ABOUT THIS EXERCISE - Which lines of the entries below run from the one holding "multi-input combinational: 166 / 0.428" to the one holding "resized for setup", inclusive? Set down exactly those lines and no others.
RECORD EXCERPTS below:
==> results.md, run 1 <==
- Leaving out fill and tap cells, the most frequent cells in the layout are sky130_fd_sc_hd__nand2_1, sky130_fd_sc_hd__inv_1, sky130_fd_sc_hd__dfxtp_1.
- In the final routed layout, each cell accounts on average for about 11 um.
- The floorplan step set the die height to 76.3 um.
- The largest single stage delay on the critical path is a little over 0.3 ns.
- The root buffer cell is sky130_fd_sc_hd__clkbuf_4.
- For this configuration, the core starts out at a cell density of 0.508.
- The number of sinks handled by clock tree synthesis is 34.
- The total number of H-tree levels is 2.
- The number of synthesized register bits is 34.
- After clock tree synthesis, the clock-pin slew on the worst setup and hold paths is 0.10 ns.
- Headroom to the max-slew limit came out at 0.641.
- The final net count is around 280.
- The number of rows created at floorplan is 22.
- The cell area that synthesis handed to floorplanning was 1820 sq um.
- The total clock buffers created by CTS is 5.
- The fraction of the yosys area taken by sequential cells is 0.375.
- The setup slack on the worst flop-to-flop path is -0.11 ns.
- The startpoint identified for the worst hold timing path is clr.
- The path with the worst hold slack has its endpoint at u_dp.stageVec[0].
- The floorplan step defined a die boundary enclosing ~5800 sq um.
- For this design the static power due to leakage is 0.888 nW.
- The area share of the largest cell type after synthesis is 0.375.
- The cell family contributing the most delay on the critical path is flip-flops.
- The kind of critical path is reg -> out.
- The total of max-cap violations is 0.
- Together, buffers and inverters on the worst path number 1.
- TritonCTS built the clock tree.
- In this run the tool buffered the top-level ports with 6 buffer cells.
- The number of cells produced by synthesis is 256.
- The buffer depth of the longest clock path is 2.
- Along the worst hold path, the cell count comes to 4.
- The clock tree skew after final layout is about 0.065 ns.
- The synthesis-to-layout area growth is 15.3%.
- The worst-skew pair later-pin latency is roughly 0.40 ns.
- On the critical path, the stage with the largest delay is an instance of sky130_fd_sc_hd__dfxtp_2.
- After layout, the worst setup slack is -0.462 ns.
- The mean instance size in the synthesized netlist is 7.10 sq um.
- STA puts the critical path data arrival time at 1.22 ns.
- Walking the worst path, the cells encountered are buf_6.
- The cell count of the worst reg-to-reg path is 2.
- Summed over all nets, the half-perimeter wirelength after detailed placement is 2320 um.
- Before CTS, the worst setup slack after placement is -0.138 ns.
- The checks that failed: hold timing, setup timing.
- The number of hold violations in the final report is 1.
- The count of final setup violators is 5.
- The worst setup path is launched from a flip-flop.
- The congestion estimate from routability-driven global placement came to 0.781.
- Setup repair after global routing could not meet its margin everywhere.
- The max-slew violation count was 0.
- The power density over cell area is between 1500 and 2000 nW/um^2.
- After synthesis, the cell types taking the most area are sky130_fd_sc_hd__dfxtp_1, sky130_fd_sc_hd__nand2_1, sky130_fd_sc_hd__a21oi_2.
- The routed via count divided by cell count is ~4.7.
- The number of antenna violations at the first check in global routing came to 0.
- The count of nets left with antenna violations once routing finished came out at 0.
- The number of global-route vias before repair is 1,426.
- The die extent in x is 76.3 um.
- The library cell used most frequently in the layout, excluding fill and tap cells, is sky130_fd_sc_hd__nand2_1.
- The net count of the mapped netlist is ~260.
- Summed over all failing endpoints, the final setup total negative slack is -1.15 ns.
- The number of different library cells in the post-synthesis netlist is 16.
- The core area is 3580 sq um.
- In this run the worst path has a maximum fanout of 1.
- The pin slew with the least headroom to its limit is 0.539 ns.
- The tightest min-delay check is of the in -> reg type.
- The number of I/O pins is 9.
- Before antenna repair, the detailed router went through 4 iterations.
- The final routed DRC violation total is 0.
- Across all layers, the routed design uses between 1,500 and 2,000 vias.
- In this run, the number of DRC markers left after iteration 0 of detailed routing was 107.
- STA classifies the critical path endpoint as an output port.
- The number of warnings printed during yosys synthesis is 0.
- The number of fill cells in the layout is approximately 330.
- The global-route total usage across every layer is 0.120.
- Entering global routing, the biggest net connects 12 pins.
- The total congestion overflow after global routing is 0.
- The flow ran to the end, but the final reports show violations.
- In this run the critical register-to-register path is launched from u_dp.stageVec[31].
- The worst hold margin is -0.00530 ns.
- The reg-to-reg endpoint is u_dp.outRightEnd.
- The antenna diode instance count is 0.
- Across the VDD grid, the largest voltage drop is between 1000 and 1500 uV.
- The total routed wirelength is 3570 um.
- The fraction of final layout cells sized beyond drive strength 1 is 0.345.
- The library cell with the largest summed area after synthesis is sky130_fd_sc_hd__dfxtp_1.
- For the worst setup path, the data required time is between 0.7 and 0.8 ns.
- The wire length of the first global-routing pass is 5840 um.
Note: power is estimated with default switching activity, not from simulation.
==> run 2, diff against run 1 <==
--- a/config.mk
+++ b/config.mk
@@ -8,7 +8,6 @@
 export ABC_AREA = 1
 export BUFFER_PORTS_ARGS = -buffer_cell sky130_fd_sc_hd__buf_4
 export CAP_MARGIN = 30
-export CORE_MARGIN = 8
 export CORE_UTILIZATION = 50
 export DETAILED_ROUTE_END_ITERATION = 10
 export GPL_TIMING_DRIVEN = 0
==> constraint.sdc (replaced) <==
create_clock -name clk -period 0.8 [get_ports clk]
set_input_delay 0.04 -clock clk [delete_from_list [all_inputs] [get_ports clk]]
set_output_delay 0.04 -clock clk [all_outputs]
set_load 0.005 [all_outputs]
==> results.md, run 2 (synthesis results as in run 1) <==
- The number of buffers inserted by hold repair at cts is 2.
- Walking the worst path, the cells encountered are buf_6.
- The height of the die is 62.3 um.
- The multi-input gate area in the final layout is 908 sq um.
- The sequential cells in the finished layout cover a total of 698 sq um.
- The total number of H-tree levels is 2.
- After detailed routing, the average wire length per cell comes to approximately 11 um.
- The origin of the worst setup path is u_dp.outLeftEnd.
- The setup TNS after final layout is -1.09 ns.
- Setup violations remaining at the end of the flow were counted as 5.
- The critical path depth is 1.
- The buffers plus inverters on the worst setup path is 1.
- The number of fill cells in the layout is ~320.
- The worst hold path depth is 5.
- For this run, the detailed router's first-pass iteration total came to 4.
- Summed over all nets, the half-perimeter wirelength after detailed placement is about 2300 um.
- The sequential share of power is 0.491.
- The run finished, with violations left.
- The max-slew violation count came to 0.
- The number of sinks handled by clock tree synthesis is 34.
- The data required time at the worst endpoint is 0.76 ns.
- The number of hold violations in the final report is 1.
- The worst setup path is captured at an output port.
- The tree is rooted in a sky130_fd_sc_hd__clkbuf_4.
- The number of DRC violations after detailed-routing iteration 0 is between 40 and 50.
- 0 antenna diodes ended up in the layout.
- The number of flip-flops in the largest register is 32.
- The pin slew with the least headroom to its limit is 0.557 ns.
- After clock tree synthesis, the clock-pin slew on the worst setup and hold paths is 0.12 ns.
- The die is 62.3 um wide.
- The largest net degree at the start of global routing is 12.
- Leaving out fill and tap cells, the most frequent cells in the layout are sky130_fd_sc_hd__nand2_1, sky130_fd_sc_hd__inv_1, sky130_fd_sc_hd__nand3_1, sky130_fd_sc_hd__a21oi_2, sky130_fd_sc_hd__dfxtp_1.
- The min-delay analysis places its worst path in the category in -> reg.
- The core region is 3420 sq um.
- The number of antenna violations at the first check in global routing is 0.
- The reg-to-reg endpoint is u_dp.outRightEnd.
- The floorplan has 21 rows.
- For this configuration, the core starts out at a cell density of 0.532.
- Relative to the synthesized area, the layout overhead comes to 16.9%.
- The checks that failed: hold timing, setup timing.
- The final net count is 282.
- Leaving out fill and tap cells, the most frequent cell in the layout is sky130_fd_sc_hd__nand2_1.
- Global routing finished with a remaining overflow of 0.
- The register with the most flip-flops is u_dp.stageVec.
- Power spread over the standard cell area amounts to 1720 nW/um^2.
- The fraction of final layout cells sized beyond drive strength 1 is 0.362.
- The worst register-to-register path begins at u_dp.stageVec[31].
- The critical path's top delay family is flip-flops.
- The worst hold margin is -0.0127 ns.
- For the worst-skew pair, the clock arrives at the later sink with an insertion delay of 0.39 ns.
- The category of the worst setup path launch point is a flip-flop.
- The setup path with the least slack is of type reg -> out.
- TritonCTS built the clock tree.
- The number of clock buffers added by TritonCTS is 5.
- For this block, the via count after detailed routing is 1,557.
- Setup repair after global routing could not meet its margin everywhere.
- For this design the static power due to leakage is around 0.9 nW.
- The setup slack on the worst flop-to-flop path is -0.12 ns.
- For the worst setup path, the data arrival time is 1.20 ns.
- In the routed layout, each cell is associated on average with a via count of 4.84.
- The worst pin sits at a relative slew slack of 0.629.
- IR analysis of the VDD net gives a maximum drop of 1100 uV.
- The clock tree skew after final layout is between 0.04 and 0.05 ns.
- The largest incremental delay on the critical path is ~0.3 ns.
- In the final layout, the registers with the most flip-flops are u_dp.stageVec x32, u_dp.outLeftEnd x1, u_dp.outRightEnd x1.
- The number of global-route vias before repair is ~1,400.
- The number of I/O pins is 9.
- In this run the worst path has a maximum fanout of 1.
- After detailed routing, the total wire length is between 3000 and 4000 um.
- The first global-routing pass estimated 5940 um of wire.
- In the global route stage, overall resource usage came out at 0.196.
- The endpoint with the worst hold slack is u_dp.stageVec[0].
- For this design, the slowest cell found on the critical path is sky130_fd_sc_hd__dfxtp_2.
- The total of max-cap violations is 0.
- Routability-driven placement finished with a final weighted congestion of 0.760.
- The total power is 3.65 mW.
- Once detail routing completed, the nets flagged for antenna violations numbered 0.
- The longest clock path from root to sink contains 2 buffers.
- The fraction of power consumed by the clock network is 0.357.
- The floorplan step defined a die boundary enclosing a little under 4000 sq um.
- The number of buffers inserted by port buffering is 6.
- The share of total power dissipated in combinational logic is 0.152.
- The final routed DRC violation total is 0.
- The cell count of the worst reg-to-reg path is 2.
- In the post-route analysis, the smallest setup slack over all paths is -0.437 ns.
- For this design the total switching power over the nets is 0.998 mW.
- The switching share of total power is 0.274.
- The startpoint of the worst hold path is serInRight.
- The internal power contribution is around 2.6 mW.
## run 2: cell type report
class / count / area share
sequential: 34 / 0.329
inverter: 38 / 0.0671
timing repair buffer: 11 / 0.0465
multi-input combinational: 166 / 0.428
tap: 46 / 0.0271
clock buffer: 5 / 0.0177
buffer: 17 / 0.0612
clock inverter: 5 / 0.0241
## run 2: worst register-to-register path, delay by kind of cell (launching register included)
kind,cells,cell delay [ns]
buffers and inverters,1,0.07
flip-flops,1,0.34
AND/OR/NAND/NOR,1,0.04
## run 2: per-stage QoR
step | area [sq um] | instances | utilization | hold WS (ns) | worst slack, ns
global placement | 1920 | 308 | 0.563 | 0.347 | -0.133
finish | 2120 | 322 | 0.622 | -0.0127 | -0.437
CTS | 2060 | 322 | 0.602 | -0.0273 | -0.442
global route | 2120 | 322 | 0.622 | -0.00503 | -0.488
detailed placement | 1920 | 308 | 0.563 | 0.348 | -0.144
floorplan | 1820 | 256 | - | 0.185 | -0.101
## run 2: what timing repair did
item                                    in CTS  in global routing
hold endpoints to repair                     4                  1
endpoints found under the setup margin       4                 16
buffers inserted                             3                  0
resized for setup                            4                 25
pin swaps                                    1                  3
End of RECORD EXCERPTS.
ANSWER FOR THE TASK -
multi-input combinational: 166 / 0.428
tap: 46 / 0.0271
clock buffer: 5 / 0.0177
buffer: 17 / 0.0612
clock inverter: 5 / 0.0241
## run 2: worst register-to-register path, delay by kind of cell (launching register included)
kind,cells,cell delay [ns]
buffers and inverters,1,0.07
flip-flops,1,0.34
AND/OR/NAND/NOR,1,0.04
## run 2: per-stage QoR
step | area [sq um] | instances | utilization | hold WS (ns) | worst slack, ns
global placement | 1920 | 308 | 0.563 | 0.347 | -0.133
finish | 2120 | 322 | 0.622 | -0.0127 | -0.437
CTS | 2060 | 322 | 0.602 | -0.0273 | -0.442
global route | 2120 | 322 | 0.622 | -0.00503 | -0.488
detailed placement | 1920 | 308 | 0.563 | 0.348 | -0.144
floorplan | 1820 | 256 | - | 0.185 | -0.101
## run 2: what timing repair did
item                                    in CTS  in global routing
hold endpoints to repair                     4                  1
endpoints found under the setup margin       4                 16
buffers inserted                             3                  0
resized for setup                            4                 25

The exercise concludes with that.